Ma tutto questo sembra non bastare, secondo uno studio il costo medio di un Data Breach è aumentato negli ultimi anni a 8,2 milioni di dollari. Possiamo solo immaginare a quanto ammonteranno le spese per Capital One, in particolare quando entreranno in gioco le class action e le multe delle autorità di regolamentazione statunitense.

Dal canto suo la società ha detto che prevede di spendere almeno 100 milioni di dollari quest’anno per questo Data Breach.

La violazione è doppiamente imbarazzante per Capital One perché è stata una delle prime grandi istituzioni finanziarie a spostare i suoi sistemi in cloud.
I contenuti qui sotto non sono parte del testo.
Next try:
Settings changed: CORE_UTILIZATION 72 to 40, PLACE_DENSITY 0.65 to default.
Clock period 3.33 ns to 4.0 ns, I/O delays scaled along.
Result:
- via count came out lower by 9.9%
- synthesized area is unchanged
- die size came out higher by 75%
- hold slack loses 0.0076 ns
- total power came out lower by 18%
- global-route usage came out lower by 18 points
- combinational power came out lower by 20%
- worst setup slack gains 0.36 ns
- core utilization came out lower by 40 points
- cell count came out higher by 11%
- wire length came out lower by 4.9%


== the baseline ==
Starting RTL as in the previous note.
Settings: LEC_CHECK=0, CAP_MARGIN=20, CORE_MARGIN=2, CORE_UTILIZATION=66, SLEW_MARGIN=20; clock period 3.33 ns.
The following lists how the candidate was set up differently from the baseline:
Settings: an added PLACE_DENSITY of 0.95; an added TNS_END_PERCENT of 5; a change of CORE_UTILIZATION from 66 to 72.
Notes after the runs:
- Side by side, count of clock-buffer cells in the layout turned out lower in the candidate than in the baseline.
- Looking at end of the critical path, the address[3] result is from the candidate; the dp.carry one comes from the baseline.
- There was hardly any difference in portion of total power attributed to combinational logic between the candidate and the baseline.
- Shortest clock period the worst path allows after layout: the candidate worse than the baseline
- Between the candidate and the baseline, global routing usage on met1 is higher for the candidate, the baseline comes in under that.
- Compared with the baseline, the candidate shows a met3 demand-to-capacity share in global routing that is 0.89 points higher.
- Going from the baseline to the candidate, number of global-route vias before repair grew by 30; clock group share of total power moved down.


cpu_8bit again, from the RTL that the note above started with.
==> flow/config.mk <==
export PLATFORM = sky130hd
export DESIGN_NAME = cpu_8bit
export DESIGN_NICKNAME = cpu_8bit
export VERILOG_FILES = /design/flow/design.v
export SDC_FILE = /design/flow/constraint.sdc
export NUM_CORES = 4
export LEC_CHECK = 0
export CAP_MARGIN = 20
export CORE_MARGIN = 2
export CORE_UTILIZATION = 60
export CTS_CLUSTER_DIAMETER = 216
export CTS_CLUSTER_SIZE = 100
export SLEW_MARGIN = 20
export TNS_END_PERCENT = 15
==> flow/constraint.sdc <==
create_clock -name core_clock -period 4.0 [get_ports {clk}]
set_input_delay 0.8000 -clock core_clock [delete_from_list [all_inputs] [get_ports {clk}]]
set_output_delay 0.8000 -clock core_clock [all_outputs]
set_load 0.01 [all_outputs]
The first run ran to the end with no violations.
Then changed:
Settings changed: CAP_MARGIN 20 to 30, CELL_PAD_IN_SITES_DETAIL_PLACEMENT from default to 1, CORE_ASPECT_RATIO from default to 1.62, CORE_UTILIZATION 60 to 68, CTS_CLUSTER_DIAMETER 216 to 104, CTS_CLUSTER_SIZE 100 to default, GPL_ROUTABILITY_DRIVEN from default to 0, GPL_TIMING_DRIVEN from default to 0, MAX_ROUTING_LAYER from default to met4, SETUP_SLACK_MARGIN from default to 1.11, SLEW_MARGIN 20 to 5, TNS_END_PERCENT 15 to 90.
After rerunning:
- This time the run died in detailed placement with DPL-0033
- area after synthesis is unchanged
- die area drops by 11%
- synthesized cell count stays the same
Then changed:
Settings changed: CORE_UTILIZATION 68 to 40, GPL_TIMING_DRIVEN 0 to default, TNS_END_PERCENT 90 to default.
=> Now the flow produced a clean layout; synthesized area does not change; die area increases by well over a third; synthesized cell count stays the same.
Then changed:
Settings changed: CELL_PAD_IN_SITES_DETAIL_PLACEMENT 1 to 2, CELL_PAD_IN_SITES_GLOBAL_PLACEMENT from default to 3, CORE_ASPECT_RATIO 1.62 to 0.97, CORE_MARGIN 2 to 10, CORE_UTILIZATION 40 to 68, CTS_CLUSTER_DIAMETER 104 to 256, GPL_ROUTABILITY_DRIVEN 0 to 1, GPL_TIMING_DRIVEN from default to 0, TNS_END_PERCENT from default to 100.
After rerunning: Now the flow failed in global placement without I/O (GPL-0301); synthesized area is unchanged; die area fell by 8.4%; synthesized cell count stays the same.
==> inputs of build 23 <==
Design Remoto, start of the top module:
module Remoto(clk,rst,entrada,comando,su,sd,suB,sdB,saida_1,saida1_1,saida2_1,soma_result_1,sinal_A,sinal_B);
parameter inicia            = 2'b00;   
parameter inicia_1          = 2'b01;    
parameter leitura           = 2'b10; 
parameter zera_B    = 3'b010;
parameter zera_tudo = 3'b011;
parameter soma      = 3'b100;
parameter sub       = 3'b101;
parameter muda_sinal= 3'b110;
parameter  DESLIGADO = 0;
parameter  ESPERA = 1;
parameter limite_um      =  4095; 
parameter lid_zero      =  3594;  
parameter  RECEBE_A_DEZ = 2;
parameter  RECEBE_A_UNI = 3;
parameter  MUDA_SINAL_A = 4;
parameter  RECEBE_A_DEZ_B = 5;
parameter  RECEBE_A_UNI_B = 6;
parameter  MUDA_SINAL_B = 7;
parameter  ZERA_TUDO = 8;	
parameter lid_um  			=  3281;  
parameter tempo_zero      =  648;
parameter tempo_bit  =  312;
input         clk;      
input         rst;
input         entrada;    
output reg [7:0] comando;
output reg[6:0] su;
output reg[6:0] sd;
output reg[6:0] suB;
output reg[6:0] sdB; 
wire [8:0] soma_result;
output reg [8:0] soma_result_1;
reg [4:0] estado_m;
reg [7:0] vetorA;
reg [7:0] vetorA_aux;
reg [7:0] vetorA_2;
reg [7:0] vetorA_1;
reg [7:0] vetorB;
reg [7:0] vetorB_aux;
reg [7:0] vetorB_1;
reg [7:0] vetorB_2;
reg on;
output reg sinal_A;
output reg sinal_B;
reg    [11:0] contado_inicial;            
reg           contado_inicial_flag;      
reg [26:0]delay;
reg [2:0]op;
wire [6:0] saida;
wire [6:0] saida1;
wire [6:0] saida2;
output [6:0] saida_1;
output [6:0] saida1_1;
output [6:0] saida2_1;
  ...
clock: 6.52 ns
lec_check: 0
abc_area: 1
cap_margin: 20
core_margin: 2
core_utilization: 70
cts_cluster_diameter: 221
cts_cluster_size: 15
hold_slack_margin: 0.3
max_routing_layer: met4
place_density_lb_addon: 0.11
setup_slack_margin: 1.94
slew_margin: 20
tns_end_percent: 5
run.sh (not shown) runs the stock make flow with config.mk's settings and CLKGATE_MAP_FILE=.
==> inputs of trial 64, as changes to build 23 <==
Settings changed: CTS_CLUSTER_SIZE 15 to default, HOLD_SLACK_MARGIN 0.3 to -0.09, MAX_ROUTING_LAYER met4 to default, PLACE_DENSITY_LB_ADDON 0.11 to default, SETUP_SLACK_MARGIN 1.94 to 0.34, TNS_END_PERCENT 5 to default.
==> flow/constraint.sdc (replaced) <==
create_clock -name core_clock -period 6.18 [get_ports {clk}]
set_input_delay 1.2360 -clock core_clock [delete_from_list [all_inputs] [get_ports {clk}]]
set_output_delay 1.2360 -clock core_clock [all_outputs]
set_load 0.01 [all_outputs]
==> comparison <==
Trial 64 never finished: it broke off in global routing (5_1_grt) (ODB-0269). Build 23 completed and failed the layout checks on negative setup slack. In area after synthesis, build 23 and trial 64 do not differ. In die size, build 23 and trial 64 do not differ. Synthesized cell count is the same in build 23 and trial 64.
== run A ==
// mult16_top
module mult16_top (
  input         clk,
  input  [15:0] a,
  input  [15:0] b,
  output [31:0] p
);
==> flow/config.mk <==
export PLATFORM = sky130hd
export DESIGN_NAME = mult16_top
export DESIGN_NICKNAME = mult16_top
export VERILOG_FILES = /design/flow/design.v
export SDC_FILE = /design/flow/constraint.sdc
export NUM_CORES = 4
export LEC_CHECK = 0
export ABC_AREA = 0
export CAP_MARGIN = 40
export CELL_PAD_IN_SITES_DETAIL_PLACEMENT = 0
export CELL_PAD_IN_SITES_GLOBAL_PLACEMENT = 2
export CORE_ASPECT_RATIO = 1.72
export CORE_MARGIN = 3
export CORE_UTILIZATION = 59
export GPL_ROUTABILITY_DRIVEN = 1
export GPL_TIMING_DRIVEN = 0
export HOLD_SLACK_MARGIN = 0.13
export MAX_ROUTING_LAYER = met5
export MIN_ROUTING_LAYER = met2
export PLACE_DENSITY = 0.8
export SLEW_MARGIN = 20
==> flow/constraint.sdc <==
create_clock -name core_clock -period 7.91 [get_ports {clk}]
set_input_delay 1.5820 -clock core_clock [delete_from_list [all_inputs] [get_ports {clk}]]
set_output_delay 1.5820 -clock core_clock [all_outputs]
set_load 0.01 [all_outputs]
run.sh (not shown) runs the stock make flow with config.mk's settings and CLKGATE_MAP_FILE=.
For run A, the flow was terminated by a tool error in 3_3_place_gp and produced no final design.
## run 1
==> flow/design.v (excerpt) <==
module emaxi( 
   wr_wait, rd_wait, rr_access, rr_packet, m_axi_awid, m_axi_awaddr,
   m_axi_awlen, m_axi_awsize, m_axi_awburst, m_axi_awlock,
   m_axi_awcache, m_axi_awprot, m_axi_awqos, m_axi_awvalid, m_axi_wid,
   m_axi_wdata, m_axi_wstrb, m_axi_wlast, m_axi_wvalid, m_axi_bready,
   m_axi_arid, m_axi_araddr, m_axi_arlen, m_axi_arsize, m_axi_arburst,
   m_axi_arlock, m_axi_arcache, m_axi_arprot, m_axi_arqos,
   m_axi_arvalid, m_axi_rready,
   wr_access, wr_packet, rd_access, rd_packet, rr_wait, m_axi_aclk,
   m_axi_aresetn, m_axi_awready, m_axi_wready, m_axi_bid, m_axi_bresp,
   m_axi_bvalid, m_axi_arready, m_axi_rid, m_axi_rdata, m_axi_rresp,
   m_axi_rlast, m_axi_rvalid
   );
For scale: ~4200 cells after synthesis, ~1800 flip-flops, ~650 I/O pins, roughly 67000 um^2 of cells after synthesis.
clock: 2.22 ns
lec_check: 0
cap_margin: 20
core_margin: 2
core_utilization: 72
cts_cluster_size: 15
place_density_lb_addon: 0.25
slew_margin: 20
run.sh (not shown) runs the stock make flow with config.mk's settings and CLKGATE_MAP_FILE=.
Although it ran to completion, run 1 produced a layout that fails the final checks because of setup timing.
diff inputs: run 1 => run 2
- putting SETUP_SLACK_MARGIN at 0.62 where nothing was set
- clearing CTS_CLUSTER_SIZE, which used to be 15
- clearing PLACE_DENSITY_LB_ADDON, which used to be 0.25
- swapping 2.22 for 2.09 in the clock period (ns, I/O delays scaled along)
## What came out
- In the summary table, run 2 is marked failed, with error ODB-0269 raised in 5_1_grt.
- [compare] base=run 1 new=run 2: post-CTS repair timing setup buffer count went up, placed instance count went up by 25.
- Run 1 -> run 2: synthesized cell count delta 0, exact match
- Relative to run 1, the number of gates resized after cts measured on run 2 has increased by more than 100%.
- Against run 1, routability congestion estimate in run 2 fell slightly.
- Diff run 1..run 2 | die area | unchanged
### run 2 -> run 3
- SETUP_SLACK_MARGIN removed (was 0.62)
- CORE_UTILIZATION changed from 72 to 50
- TNS_END_PERCENT newly set to 5
- the clock period (ns, I/O delays scaled along) changed from 2.09 to 4.18
Results
- Compared with run 2, in run 3 worst slack at placement rose 0.97 ns; effective utilization at floorplan fell 22 points; final estimated routing congestion in global placement shows a reduction of about 10%; number of gates resized after CTS went down; hold-fix buffer count after cts essentially unchanged.
- Run 3: die area is 42000 um^2 higher than what run 2 reported.
- Run 3 reached the final stage; the timing, design-rule and antenna checks on its layout passed.
- Going from run 2 to run 3, total CTS buffers grew by a little under 10%.
- From run 2 to run 3, number of standard cells after synthesis did not move at all.
For run 4, these inputs were changed with respect to run 3:
- TNS_END_PERCENT no longer set, was 5
- CORE_UTILIZATION now 60, was 50
- SETUP_SLACK_MARGIN now 0.94, previously not set
- the clock period (ns, I/O delays scaled along) now 3.55, was 4.18
--- outcome ---
Run 4 vs run 3 — maximum resistive drop on vdd climbed by more than 10%. Run 3 and run 4 ended up with nearly the same area occupied by registers. As far as signed area change from the synthesized netlist to the final layout is concerned, run 4 and run 3 perform about the same. Post-route worst setup slack: run 4 > run 3.

Starting RTL as in the previous note.
clock: 4.42 ns
lec_check: 0
cap_margin: 20
core_margin: 2
core_utilization: 57
setup_slack_margin: -0.33
slew_margin: 20
tns_end_percent: 5
Change:
CORE_UTILIZATION = 40   (was 57)
SETUP_SLACK_MARGIN = not set   (was -0.33)
TNS_END_PERCENT = not set   (was 5)
clock period = 3.6 ns   (was 4.42 ns; I/O delays follow)
The changed run produced a clean layout; critical path depth drops by 1; via count hardly moves; routed wire length increases by 4.3%; non-clock buffer count goes up by 61; area after synthesis does not change; cell area went up by 2.8%; total power climbs by 27%; synthesized cell count is unchanged; core utilization fell by 19 points; global-route usage is lower by 7.8 points.
Change:
CORE_UTILIZATION = 70   (was 40)
SETUP_SLACK_MARGIN = 0.54   (was not set)
clock period = 2.06 ns   (was 3.6 ns; I/O delays follow)
After rerunning: The changed run finished but failed the layout checks on negative setup slack. Global-route usage increases by 20 points. Worst setup slack is worse by 0.96 ns. Synthesized cell count is unchanged.

emaxi again, from the RTL that the note above started with.
clock: 2.11 ns
lec_check: 0
cap_margin: 20
core_margin: 7
core_utilization: 55
cts_cluster_size: 16
place_density_lb_addon: 0.11
setup_slack_margin: -0.01
slew_margin: 20
tns_end_percent: 15
The starting point finished but fails on setup timing.
Edit:
==> flow/config.mk (replaced) <==
export PLATFORM = sky130hd
export DESIGN_NAME = emaxi
export DESIGN_NICKNAME = emaxi
export VERILOG_FILES = /design/flow/design.v
export SDC_FILE = /design/flow/constraint.sdc
export NUM_CORES = 4
export LEC_CHECK = 0
export CAP_MARGIN = 20
export CORE_MARGIN = 2
export CORE_UTILIZATION = 40
export SLEW_MARGIN = 20
==> flow/constraint.sdc (replaced) <==
create_clock -name core_clock -period 2.12 [get_ports {m_axi_aclk}]
set_input_delay 0.4240 -clock core_clock [delete_from_list [all_inputs] [get_ports {m_axi_aclk}]]
set_output_delay 0.4240 -clock core_clock [all_outputs]
set_load 0.01 [all_outputs]
Result:
- The changed run completed and failed the layout checks on setup timing
- routed wire length rose by 6.4%
- sequential share of layout area fell by 1.1 points
- setup slack gets worse by 0.024 ns
- power rose by 1.5%
- register-to-register slack gets worse by 0.02 ns
Edit:
--- a/flow/config.mk
+++ b/flow/config.mk
@@ -9,3 +9,4 @@
 export CORE_MARGIN = 2
-export CORE_UTILIZATION = 40
+export CORE_UTILIZATION = 70
+export SETUP_SLACK_MARGIN = 0.5
 export SLEW_MARGIN = 20
==> flow/constraint.sdc (replaced) <==
create_clock -name core_clock -period 2.06 [get_ports {m_axi_aclk}]
set_input_delay 0.4120 -clock core_clock [delete_from_list [all_inputs] [get_ports {m_axi_aclk}]]
set_output_delay 0.4120 -clock core_clock [all_outputs]
set_load 0.01 [all_outputs]
After rerunning: The changed run ran to the end with violations: setup timing; die area decreases by 43%; clock-buffer cell count decreases by 17; routed wire length increases by 23%; final area hardly moves; via count increases by 16%; register-to-register slack degrades by 0.32 ns; critical path depth stays the same; final cell count decreases by 12%; worst hold slack degrades by 0.021 ns; area after synthesis stays the same; utilization increases by 39 points.
Power and IR drop assume default switching activity.
## maple
==> flow/design.v (excerpt) <==
module distortion_correction #(
    parameter DATA_WIDTH = 16,
    parameter H_RES = 1280,
    parameter V_RES = 720
)(
    input clk,
    input rst_n,
    input [15:0] fx, fy,       
    input [15:0] cx, cy,       
    input [15:0] k1, k2, k3,   
    input valid_params,
    input [DATA_WIDTH-1:0] vin_data,
    input vin_de, vin_vs, vin_hs,
    input [9:0] pixel_x, pixel_y,
    output reg [DATA_WIDTH-1:0] vout_data,
    output reg vout_de, vout_vs, vout_hs,
    input [15:0] ram_rd_data,
    output reg [19:0] ram_rd_addr,
    output reg ram_rd_en
);
    localparam IDLE = 2'b00;
    localparam CALC = 2'b01;
    localparam WAIT = 2'b10;
    localparam OUT  = 2'b11;
    reg [1:0] state, next_state;
    reg signed [15:0] x_norm, y_norm;       
    reg signed [31:0] x2, y2, r2;           
    reg signed [31:0] r4, r6;               
    reg signed [31:0] distortion_factor;    
    reg signed [15:0] x_distorted, y_distorted;   
    reg [9:0] corrected_x, corrected_y;     
    reg [9:0] px_d1, py_d1, px_d2, py_d2;
    reg de_d1, vs_d1, hs_d1;
    reg de_d2, vs_d2, hs_d2;
    reg de_d3, vs_d3, hs_d3;
    reg [2:0] calc_cnt;
    always @(posedge clk or negedge rst_n) begin
        if (!rst_n) begin
            state <= IDLE;
        end else begin
            state <= next_state;
        end
    end
    always @(*) begin
        case (state)
            IDLE: next_state = (vin_de && valid_params) ? CALC : IDLE;
            CALC: next_state = (calc_cnt == 3'd4) ? WAIT : CALC;
            WAIT: next_state = OUT;
            OUT:  next_state = IDLE;
            default: next_state = IDLE;
        endcase
    end
    always @(posedge clk or negedge rst_n) begin
        if (!rst_n) begin
            calc_cnt <= 0;
            x_norm <= 0; y_norm <= 0;
            x2 <= 0; y2 <= 0; r2 <= 0;
            r4 <= 0; r6 <= 0;
            distortion_factor <= 0;
            x_distorted <= 0; y_distorted <= 0;
            corrected_x <= 0; corrected_y <= 0;
        end else begin
            case (state)
                IDLE: begin
                    calc_cnt <= 0;
                    if (vin_de && valid_params) begin
                        x_norm <= (pixel_x - cx);
                        y_norm <= (pixel_y - cy);
                    end
                end
                CALC: begin
                    calc_cnt <= calc_cnt + 1;
  ...
Size in the first run: about 13000 cells after synthesis, about 310 flip-flops, ~210 I/O pins, ~0.10 mm^2 of cells after synthesis.
Settings: LEC_CHECK=0, ABC_AREA=1, CAP_MARGIN=35, CORE_MARGIN=2, CORE_UTILIZATION=72, CTS_CLUSTER_DIAMETER=206, CTS_CLUSTER_SIZE=15, HOLD_SLACK_MARGIN=0.28, PLACE_DENSITY=0.87, SETUP_SLACK_MARGIN=-0.56, SLEW_MARGIN=20; clock period 9.9 ns.
run.sh (not shown) runs the stock make flow with config.mk's settings and CLKGATE_MAP_FILE=.
maple finished all stages; layout check result: FAIL, due to setup timing.
[inputs] raven vs maple
- removing CTS_CLUSTER_SIZE (formerly 15)
- changing CAP_MARGIN from 35 to 20
- changing CORE_UTILIZATION from 72 to 52
- removing SETUP_SLACK_MARGIN (formerly -0.56)
- removing PLACE_DENSITY (formerly 0.87)
- removing CTS_CLUSTER_DIAMETER (formerly 206)
- removing ABC_AREA (formerly 1)
- removing HOLD_SLACK_MARGIN (formerly 0.28)
- changing the clock period (ns, I/O delays scaled along) from 9.9 to 11.4
Total routed wire length on the met1 layer in raven vs maple: up about 1.8%. In the tables for maple and raven, number of cells in the yosys synthesis report reads lower with raven. Ran to the end and failed final checks on setup timing: raven. raven vs maple, proportion of synthesized area in mux cells went up by 0.76 points. Sort maple and raven by count of buffers not belonging to the clock network in the layout desc -> top: maple. Between raven and maple, it is raven whose sequential fraction of total cell area is higher, by 0.30 points.
## Diff of input files: fjord against raven
- CORE_UTILIZATION now 70, was 52
- ABC_AREA now 1, previously not set
- CTS_CLUSTER_DIAMETER now 223, previously not set
- the clock period (ns, I/O delays scaled along) now 10.5, was 11.4
### Flow results
fjord: complete, dirty (setup timing). fjord and raven ended up with nearly the same number of pins with negative max-slew slack in the final report. fjord against raven; wire length is up by more than 10%. Diff raven -> fjord: final critical-path setup slack shows an increase of 1.07 ns, area of the mapped netlist saw an increase, DRC violation total after the first TritonRoute iteration increased by 78% relative to the old numbers, met1 demand-to-capacity share in global routing higher, core utilization shows an increase of 20 points. Re peak clock frequency supported by timing: raven was lower than fjord.
Setup changes, fjord to violet
- CORE_UTILIZATION changed from 70 to 40
- CTS_CLUSTER_DIAMETER removed (was 223)
- SETUP_SLACK_MARGIN newly set to 4.79
- ABC_AREA removed (was 1)
- the clock period (ns, I/O delays scaled along) changed from 10.5 to 16.9
Results
- violet reached the end of the flow, and the finished layout is clean on the timing, design-rule and antenna checks.
- Summary — post-detailed-route via-to-cell ratio, violet relative to fjord: lower, by 10%.
- Looking only at final cell count, and setting everything else aside, the higher value of violet and fjord goes to fjord.
- violet: adder-cell share of the synthesized area is 2.1 points higher than what fjord reported.
- violet vs. fjord: met2 wire length went down by 12000 um.


Setup of try-willow:
Starting RTL as in the previous note.
Settings: LEC_CHECK=0, ABC_AREA=1, CAP_MARGIN=35, CORE_MARGIN=2, CORE_UTILIZATION=72, CTS_CLUSTER_DIAMETER=206, CTS_CLUSTER_SIZE=15, HOLD_SLACK_MARGIN=0.28, PLACE_DENSITY_LB_ADDON=0.01, SETUP_SLACK_MARGIN=-0.56, SLEW_MARGIN=20; clock period 9.9 ns.
try-willow had finished all stages when the layout checks came back failing, citing negative setup slack.
Changes in try-sierra relative to try-willow:
Settings: putting PLACE_DENSITY at 0.87 where nothing was set; clearing PLACE_DENSITY_LB_ADDON, which used to be 0.01; swapping 20 for 40 in SLEW_MARGIN.
--- outcome ---
Diff try-sierra and try-willow: post-layout minimum cycle time lower in try-willow. Met3 wire length: try-sierra > try-willow. Start point of the critical path: r2[10] -> try-willow, r2[7] -> try-sierra. Routed wire length is lower on try-sierra. On final-layout clock-cell area share, try-sierra and try-willow are basically level. From try-willow to try-sierra the numbers moved as follows: footprint of the flip-flops and latches did not really move, non-filler instance count after layout did not really move, layout-stage area growth over the synthesis result did not really move. try-sierra had finished all stages when the layout checks came back failing, citing negative setup slack.
Input changes introduced in try-pepper (baseline for comparison: try-sierra):
Settings: removing CTS_CLUSTER_SIZE (formerly 15); setting PLACE_DENSITY_LB_ADDON to 0.01 for the first time; removing CTS_CLUSTER_DIAMETER (formerly 206); changing SLEW_MARGIN from 40 to 20; changing CAP_MARGIN from 35 to 20; removing PLACE_DENSITY (formerly 0.87); removing ABC_AREA (formerly 1); changing SETUP_SLACK_MARGIN from -0.56 to 3.81; removing HOLD_SLACK_MARGIN (formerly 0.28); changing the clock period (ns, I/O delays scaled along) from 9.9 to 12.8.
--- outcome ---
Complete run, failing final checks: try-pepper, reason negative setup slack. Summary of try-pepper over try-sierra: synthesized instance count now sits lower; count of unique library cells instantiated by Yosys now sits higher. From try-sierra to try-pepper the numbers moved as follows: post-placement cell area decreased 5.6%, Yosys chip area saw a decrease, first-pass GRT wire length down 14%.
L’azienda ha funzionato quasi come una cavia per le autorità di regolamentazione che cercavano di vedere se la migrazione in cloud poteva essere fatta in modo sicuro.

Gli esperti di sicurezza informatica si sono chiesti perché le difese di sicurezza dell’azienda non abbiano rilevato l’intrusione della Thompson.

La maggior parte delle istituzioni finanziarie utilizzano una tecnologia in grado di rilevare comportamenti insoliti che indicano che un utente potrebbe tentare di causare danno alla banca.

Capital One ha saputo dell’attacco da un estraneo circa tre mesi dopo l’accaduto. Il 17 luglio, l’azienda ha ricevuto un’e-mail che gli ha fatto capire che i dati pubblicati su GitHub.

Il vero dubbio e spauracchio ad oggi non quanto già esposto con questo Data Breach, ma se altri hanno approfittato della falla trovata dalla Thompson.